> _What the exercise asks_: Read the records below and copy each line that contains "pass".

> _Dataset excerpts_:
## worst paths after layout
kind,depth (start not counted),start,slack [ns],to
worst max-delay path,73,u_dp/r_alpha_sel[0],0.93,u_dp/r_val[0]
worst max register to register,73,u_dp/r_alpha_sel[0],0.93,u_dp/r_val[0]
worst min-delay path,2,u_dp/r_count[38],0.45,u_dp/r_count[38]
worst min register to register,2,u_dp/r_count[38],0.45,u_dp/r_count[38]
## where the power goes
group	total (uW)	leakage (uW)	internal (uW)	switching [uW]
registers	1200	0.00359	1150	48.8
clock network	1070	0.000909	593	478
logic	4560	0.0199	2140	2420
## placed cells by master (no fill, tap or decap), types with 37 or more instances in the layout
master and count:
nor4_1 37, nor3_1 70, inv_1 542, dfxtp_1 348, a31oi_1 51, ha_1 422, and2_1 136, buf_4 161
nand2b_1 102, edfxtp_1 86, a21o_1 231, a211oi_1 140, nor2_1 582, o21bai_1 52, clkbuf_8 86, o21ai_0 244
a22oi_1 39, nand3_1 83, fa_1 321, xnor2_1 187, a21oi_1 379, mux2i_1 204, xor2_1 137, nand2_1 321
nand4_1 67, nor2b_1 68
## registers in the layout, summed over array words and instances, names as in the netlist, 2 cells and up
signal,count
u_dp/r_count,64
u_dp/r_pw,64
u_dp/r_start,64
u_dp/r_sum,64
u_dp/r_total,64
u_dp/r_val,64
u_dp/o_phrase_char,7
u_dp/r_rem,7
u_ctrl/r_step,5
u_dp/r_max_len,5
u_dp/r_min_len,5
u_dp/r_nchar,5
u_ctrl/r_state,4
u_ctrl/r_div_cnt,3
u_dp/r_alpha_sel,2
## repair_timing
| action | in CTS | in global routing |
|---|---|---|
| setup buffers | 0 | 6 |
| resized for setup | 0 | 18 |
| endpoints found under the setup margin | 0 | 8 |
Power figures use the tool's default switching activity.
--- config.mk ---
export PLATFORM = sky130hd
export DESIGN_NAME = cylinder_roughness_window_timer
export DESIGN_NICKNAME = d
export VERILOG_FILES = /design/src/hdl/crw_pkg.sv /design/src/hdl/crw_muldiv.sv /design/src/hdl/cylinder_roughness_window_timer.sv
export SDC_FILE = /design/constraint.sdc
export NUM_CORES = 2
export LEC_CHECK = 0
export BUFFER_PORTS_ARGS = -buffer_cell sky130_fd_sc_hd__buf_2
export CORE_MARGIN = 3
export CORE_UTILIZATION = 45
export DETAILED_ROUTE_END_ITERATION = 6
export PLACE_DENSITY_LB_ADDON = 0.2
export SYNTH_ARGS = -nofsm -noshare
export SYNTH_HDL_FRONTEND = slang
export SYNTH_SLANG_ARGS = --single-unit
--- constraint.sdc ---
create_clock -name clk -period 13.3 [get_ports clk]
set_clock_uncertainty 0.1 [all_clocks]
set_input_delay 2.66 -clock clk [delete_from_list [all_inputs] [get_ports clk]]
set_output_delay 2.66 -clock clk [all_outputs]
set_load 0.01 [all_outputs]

==

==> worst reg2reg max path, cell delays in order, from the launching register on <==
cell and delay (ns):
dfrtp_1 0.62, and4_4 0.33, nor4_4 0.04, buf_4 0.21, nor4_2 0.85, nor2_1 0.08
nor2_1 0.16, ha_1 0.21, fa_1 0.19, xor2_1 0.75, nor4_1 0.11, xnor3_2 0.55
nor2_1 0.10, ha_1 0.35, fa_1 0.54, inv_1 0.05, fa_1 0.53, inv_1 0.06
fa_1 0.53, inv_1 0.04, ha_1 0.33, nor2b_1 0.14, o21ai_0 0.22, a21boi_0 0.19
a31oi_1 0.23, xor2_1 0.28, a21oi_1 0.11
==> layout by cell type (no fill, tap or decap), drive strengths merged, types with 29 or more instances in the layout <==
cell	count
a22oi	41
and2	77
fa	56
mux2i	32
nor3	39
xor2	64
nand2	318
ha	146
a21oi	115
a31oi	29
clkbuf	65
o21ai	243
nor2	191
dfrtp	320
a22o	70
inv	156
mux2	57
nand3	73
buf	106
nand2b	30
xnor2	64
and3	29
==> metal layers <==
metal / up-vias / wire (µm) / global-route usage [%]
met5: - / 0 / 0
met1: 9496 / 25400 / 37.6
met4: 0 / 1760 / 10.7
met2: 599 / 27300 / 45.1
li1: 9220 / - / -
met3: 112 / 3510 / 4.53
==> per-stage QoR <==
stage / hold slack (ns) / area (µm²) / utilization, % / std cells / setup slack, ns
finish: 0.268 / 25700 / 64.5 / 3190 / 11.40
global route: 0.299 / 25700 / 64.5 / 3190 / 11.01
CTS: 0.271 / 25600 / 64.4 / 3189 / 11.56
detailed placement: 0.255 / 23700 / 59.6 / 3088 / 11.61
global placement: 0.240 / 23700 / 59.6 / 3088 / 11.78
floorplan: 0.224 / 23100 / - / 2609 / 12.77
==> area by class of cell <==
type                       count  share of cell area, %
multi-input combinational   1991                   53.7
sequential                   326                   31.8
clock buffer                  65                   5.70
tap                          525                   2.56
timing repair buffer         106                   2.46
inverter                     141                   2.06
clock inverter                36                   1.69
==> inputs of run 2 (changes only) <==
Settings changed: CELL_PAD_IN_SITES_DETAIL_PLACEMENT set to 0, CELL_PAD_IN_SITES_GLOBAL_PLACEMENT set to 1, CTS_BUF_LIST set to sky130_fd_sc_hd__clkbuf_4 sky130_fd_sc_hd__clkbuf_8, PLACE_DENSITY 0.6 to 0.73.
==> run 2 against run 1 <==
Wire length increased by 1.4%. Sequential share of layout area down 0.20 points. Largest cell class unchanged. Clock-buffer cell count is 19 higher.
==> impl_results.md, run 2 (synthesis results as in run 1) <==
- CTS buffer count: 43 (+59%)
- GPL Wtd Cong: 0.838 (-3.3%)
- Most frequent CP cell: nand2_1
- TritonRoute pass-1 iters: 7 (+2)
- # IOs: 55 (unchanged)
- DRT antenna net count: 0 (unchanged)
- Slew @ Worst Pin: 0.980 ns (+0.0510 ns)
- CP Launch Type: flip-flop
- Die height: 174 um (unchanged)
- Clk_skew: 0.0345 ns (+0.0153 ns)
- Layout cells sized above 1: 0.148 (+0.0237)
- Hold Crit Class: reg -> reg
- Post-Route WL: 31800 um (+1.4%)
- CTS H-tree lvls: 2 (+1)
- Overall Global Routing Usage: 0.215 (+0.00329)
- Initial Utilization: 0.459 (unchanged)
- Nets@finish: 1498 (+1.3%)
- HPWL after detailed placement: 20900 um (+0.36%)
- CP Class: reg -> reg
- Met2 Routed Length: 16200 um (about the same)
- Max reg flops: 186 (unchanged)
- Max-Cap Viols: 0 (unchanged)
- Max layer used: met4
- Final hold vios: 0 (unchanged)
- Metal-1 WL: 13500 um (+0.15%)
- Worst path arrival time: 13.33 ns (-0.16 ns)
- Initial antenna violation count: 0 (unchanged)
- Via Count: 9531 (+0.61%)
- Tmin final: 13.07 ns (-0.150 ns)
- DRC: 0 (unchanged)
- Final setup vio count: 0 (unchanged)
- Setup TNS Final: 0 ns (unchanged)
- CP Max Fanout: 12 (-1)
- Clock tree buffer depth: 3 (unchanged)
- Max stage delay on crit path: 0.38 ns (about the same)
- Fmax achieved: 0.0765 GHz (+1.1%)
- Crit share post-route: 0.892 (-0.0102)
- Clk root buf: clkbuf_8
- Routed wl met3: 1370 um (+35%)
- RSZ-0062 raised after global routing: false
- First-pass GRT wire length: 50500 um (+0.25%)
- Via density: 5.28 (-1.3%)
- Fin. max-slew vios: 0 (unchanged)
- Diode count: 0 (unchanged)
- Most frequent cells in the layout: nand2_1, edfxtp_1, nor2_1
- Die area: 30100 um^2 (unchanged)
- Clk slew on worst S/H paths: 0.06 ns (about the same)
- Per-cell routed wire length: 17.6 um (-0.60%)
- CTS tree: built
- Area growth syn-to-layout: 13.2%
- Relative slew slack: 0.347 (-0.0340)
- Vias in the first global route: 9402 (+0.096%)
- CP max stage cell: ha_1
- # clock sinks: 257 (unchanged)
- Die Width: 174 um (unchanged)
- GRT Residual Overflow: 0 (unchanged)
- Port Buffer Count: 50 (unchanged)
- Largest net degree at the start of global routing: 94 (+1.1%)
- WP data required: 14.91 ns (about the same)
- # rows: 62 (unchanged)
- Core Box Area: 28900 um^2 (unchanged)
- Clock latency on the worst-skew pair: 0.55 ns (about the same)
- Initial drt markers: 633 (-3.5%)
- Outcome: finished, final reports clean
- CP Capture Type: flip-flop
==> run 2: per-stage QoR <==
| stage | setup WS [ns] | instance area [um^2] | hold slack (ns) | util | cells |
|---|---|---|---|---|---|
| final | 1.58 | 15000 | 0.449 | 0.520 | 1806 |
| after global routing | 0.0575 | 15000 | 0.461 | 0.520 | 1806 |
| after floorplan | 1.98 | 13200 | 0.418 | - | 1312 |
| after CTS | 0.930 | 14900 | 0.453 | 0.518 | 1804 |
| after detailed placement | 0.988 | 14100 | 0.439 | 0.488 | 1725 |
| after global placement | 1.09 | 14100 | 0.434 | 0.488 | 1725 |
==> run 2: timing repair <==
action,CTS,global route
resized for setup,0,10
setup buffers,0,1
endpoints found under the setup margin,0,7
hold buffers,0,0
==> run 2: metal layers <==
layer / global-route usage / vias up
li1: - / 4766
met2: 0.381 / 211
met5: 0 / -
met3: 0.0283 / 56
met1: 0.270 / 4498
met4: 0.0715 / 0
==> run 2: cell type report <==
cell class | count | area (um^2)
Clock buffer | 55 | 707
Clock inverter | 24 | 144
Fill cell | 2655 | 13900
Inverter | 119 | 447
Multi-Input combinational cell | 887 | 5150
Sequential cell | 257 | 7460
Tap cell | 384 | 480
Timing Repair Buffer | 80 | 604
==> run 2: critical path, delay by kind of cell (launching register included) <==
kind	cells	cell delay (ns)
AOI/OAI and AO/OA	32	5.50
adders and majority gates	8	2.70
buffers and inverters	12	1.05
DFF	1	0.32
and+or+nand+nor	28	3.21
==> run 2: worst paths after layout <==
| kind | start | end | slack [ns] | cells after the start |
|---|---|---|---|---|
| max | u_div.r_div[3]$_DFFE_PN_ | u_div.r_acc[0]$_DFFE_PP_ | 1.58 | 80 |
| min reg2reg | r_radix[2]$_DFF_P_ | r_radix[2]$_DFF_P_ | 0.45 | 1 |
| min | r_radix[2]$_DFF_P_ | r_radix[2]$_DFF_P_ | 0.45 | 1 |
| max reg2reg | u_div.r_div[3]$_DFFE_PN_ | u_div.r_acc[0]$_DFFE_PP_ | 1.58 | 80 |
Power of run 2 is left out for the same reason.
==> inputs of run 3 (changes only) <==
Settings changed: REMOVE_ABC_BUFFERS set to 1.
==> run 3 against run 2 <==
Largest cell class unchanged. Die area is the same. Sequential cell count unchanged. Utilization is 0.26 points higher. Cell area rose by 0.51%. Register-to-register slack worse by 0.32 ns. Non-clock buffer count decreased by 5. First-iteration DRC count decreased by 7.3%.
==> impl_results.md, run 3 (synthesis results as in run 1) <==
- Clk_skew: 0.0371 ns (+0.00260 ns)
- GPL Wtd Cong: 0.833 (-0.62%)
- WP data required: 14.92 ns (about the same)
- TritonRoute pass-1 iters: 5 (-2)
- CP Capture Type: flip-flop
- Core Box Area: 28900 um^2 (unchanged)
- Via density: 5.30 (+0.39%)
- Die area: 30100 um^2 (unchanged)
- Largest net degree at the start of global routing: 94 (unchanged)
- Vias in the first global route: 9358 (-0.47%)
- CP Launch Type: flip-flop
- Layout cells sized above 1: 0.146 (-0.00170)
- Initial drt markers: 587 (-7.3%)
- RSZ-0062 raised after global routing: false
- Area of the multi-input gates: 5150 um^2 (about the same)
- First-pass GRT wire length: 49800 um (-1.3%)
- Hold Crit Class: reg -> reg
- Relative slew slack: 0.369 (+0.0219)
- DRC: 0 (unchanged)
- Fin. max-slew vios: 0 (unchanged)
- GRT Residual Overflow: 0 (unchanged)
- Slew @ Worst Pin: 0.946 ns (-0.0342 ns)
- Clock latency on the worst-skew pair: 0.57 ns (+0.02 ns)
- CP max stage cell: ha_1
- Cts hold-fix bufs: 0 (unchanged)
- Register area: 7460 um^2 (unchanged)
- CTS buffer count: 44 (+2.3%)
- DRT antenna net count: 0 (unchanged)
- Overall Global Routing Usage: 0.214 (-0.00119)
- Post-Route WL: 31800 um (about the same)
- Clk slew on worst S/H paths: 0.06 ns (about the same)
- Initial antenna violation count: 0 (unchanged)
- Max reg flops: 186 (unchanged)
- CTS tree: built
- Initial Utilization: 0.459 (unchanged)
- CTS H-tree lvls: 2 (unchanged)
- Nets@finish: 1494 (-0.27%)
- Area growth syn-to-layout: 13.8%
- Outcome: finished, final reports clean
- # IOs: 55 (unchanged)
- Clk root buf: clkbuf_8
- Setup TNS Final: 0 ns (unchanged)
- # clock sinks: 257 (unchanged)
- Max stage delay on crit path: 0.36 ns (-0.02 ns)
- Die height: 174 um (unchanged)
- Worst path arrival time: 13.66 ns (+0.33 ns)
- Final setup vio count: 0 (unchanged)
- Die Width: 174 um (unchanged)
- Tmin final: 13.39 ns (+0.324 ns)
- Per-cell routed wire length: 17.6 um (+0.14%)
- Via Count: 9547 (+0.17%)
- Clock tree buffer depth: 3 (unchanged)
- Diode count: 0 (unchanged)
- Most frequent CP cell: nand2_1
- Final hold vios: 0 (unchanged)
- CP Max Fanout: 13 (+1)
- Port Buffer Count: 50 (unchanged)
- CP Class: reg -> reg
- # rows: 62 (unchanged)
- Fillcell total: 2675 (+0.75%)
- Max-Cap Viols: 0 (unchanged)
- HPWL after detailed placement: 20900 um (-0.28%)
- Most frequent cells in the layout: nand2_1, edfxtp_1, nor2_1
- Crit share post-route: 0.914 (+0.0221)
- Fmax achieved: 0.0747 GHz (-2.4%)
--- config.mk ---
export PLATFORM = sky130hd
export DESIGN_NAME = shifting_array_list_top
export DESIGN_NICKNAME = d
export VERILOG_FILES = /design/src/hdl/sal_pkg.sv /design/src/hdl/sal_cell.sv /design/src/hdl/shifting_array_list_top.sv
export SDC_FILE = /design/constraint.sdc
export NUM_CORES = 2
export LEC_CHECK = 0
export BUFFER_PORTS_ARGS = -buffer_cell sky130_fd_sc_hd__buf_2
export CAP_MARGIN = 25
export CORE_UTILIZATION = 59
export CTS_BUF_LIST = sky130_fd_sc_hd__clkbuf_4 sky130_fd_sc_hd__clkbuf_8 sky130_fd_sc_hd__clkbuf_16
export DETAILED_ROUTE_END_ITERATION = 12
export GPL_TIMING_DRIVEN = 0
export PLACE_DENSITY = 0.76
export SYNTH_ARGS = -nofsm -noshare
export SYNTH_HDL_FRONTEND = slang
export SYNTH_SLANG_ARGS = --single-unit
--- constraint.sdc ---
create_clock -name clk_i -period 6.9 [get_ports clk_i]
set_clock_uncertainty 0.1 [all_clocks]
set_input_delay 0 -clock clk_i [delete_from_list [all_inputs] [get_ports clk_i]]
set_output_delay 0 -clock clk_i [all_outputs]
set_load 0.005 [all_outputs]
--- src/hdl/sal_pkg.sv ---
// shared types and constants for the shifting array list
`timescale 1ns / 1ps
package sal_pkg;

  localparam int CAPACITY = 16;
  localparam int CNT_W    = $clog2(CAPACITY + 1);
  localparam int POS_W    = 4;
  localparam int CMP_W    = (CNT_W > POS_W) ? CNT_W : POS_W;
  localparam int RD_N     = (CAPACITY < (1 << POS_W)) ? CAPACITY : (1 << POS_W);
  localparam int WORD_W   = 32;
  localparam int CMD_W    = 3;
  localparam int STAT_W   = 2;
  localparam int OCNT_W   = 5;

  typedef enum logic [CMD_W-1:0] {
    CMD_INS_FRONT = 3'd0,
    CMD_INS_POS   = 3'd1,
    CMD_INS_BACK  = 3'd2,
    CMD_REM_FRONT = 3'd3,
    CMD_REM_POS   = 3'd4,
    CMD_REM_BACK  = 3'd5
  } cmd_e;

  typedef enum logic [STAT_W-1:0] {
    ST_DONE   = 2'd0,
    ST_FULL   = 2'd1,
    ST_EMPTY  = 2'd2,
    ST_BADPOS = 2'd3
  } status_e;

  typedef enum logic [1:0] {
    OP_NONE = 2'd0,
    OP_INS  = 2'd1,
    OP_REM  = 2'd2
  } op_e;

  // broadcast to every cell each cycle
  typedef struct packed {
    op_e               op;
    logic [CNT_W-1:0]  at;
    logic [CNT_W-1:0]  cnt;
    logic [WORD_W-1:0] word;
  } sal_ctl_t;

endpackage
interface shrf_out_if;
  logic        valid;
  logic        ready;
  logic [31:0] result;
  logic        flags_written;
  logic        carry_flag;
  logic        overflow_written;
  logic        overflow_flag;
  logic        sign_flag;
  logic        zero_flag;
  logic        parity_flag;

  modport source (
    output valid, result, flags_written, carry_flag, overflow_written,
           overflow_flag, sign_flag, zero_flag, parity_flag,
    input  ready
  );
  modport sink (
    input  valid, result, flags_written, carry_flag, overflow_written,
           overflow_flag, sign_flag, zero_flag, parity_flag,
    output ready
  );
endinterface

> _Task output_:
- TritonRoute pass-1 iters: 7 (+2)
- First-pass GRT wire length: 50500 um (+0.25%)
- TritonRoute pass-1 iters: 5 (-2)
- First-pass GRT wire length: 49800 um (-1.3%)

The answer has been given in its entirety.